Check every line in the listing below for "hold". Copy the ones where it occurs.
-.-.-
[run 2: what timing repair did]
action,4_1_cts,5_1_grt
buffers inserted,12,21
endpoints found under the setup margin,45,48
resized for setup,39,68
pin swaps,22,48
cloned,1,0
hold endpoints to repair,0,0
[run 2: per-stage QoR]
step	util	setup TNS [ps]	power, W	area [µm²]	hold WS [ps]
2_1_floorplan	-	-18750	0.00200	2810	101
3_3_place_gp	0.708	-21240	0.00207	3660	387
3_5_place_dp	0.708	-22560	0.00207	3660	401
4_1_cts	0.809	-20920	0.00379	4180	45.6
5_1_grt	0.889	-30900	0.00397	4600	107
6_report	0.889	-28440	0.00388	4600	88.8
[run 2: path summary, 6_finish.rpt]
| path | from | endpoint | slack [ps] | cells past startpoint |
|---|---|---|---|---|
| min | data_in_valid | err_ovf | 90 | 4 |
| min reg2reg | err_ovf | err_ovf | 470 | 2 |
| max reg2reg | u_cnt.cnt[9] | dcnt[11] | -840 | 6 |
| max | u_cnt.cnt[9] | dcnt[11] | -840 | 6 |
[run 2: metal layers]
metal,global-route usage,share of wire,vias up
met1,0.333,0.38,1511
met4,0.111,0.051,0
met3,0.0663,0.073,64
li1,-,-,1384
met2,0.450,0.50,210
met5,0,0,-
-.-.-
-- RESULT OF THE TASK --
hold endpoints to repair,0,0
step	util	setup TNS [ps]	power, W	area [µm²]	hold WS [ps]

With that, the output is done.